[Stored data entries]
◆ ◆ ◆
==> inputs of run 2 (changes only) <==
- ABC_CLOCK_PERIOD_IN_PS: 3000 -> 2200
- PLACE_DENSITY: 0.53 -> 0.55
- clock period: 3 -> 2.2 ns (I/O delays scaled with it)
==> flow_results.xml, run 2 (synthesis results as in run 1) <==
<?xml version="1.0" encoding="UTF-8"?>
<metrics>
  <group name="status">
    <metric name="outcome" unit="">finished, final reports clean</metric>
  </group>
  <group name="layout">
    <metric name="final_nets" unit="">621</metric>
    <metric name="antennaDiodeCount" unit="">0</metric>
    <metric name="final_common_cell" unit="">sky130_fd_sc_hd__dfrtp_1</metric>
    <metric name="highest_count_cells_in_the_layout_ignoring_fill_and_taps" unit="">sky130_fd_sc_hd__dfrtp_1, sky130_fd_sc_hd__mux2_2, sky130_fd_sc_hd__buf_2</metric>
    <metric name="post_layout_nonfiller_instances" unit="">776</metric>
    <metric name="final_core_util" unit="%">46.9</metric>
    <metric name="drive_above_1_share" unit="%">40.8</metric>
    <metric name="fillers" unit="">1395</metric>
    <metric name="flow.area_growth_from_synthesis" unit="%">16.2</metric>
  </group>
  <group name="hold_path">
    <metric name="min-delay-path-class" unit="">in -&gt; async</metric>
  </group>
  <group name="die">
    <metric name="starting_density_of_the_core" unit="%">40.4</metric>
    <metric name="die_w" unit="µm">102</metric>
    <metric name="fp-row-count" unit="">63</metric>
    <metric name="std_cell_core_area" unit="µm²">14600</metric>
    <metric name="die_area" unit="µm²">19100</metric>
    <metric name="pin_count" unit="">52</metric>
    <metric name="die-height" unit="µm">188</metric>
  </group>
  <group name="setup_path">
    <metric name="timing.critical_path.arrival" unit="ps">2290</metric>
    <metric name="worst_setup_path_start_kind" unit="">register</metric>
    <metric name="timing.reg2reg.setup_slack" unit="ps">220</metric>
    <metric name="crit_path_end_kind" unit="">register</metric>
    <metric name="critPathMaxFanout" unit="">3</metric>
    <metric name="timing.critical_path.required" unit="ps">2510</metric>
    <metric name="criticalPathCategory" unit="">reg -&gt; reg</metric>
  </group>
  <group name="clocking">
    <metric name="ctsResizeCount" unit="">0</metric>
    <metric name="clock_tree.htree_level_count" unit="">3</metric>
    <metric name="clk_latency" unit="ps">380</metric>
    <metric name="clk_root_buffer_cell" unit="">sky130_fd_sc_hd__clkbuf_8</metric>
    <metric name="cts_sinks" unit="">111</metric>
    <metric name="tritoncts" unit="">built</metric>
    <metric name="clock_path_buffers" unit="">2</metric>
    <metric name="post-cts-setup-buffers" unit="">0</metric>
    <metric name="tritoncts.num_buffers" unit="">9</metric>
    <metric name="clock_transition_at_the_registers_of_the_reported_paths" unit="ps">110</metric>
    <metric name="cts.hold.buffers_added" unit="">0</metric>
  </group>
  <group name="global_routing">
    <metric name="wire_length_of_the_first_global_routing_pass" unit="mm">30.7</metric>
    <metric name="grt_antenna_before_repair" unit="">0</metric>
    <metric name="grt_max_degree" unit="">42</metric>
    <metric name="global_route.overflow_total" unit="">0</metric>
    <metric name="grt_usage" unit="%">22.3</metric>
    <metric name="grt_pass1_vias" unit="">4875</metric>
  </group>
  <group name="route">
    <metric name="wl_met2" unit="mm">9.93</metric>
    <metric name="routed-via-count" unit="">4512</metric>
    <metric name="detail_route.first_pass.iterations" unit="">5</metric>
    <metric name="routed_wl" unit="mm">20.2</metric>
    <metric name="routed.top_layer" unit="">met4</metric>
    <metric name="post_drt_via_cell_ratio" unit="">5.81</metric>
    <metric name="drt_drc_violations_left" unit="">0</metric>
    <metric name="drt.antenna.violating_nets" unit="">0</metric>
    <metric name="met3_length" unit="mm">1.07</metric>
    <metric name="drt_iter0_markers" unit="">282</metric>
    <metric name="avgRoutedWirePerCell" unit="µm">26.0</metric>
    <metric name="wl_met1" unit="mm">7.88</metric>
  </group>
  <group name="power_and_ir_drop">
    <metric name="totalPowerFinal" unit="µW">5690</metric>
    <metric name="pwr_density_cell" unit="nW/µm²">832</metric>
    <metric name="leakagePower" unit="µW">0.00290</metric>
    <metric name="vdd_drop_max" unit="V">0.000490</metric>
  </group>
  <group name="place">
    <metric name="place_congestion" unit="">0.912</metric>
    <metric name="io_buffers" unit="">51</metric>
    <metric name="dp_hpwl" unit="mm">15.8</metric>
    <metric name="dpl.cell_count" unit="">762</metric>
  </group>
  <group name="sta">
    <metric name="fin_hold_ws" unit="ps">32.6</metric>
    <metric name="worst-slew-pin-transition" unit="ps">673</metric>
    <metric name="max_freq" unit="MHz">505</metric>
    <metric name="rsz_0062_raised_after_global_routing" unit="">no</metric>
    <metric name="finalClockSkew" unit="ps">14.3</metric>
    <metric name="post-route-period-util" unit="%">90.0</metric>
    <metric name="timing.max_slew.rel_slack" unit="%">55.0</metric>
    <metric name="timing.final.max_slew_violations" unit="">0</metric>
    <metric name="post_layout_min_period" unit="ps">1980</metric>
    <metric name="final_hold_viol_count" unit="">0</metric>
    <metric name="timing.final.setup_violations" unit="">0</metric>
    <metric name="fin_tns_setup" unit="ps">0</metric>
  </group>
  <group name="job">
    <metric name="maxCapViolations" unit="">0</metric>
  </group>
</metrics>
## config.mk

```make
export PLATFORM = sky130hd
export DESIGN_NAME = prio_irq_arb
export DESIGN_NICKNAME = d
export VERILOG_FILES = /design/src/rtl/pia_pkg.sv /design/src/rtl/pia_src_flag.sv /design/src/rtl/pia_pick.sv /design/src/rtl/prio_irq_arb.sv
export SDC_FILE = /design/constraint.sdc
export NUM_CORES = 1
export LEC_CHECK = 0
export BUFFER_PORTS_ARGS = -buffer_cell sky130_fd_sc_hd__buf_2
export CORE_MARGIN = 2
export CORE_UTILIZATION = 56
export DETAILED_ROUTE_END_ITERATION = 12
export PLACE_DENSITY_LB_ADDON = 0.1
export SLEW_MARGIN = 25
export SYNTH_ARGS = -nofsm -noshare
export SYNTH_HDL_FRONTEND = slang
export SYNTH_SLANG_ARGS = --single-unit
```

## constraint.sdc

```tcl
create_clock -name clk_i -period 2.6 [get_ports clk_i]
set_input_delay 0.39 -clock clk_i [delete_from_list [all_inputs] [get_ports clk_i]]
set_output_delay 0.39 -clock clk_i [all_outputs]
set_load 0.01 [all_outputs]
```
◆ ◆ ◆
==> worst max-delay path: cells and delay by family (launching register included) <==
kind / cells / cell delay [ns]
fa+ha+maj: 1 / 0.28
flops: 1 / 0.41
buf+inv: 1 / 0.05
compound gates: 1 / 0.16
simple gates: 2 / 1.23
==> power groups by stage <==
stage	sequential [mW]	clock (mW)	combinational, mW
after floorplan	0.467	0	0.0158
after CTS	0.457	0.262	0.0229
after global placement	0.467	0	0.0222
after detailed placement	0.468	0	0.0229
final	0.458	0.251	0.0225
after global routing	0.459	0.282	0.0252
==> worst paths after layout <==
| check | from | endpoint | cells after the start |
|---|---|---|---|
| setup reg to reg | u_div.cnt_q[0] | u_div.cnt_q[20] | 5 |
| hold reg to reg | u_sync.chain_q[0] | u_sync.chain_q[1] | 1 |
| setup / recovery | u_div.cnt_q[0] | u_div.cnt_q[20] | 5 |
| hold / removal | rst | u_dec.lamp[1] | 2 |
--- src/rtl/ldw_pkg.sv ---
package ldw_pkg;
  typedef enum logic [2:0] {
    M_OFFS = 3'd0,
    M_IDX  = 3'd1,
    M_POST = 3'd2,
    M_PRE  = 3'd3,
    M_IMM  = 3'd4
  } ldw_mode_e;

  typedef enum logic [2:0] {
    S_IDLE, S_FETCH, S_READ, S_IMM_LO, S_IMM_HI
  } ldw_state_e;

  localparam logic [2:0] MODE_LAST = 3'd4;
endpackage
◆ ◆ ◆
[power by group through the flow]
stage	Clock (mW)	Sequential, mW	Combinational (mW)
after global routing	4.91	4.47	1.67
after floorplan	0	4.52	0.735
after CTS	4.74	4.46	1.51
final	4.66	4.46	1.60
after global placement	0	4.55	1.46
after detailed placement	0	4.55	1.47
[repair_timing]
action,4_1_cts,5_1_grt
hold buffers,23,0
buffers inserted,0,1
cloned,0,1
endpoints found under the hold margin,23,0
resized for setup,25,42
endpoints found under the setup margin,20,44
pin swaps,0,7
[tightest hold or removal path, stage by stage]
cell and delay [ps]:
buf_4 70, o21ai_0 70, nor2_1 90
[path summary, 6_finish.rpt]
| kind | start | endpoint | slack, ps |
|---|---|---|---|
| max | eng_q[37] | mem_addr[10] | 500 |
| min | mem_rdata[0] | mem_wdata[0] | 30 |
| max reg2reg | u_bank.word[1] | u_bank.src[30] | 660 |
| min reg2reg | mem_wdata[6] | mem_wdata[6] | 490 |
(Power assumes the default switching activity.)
◆ ◆ ◆
- [Task instructions]: Please show all lines from the entries that contain the word "stage".

- [Exercise response]:
==> power groups by stage <==
stage	sequential [mW]	clock (mW)	combinational, mW
stage	Clock (mW)	Sequential, mW	Combinational (mW)
[tightest hold or removal path, stage by stage]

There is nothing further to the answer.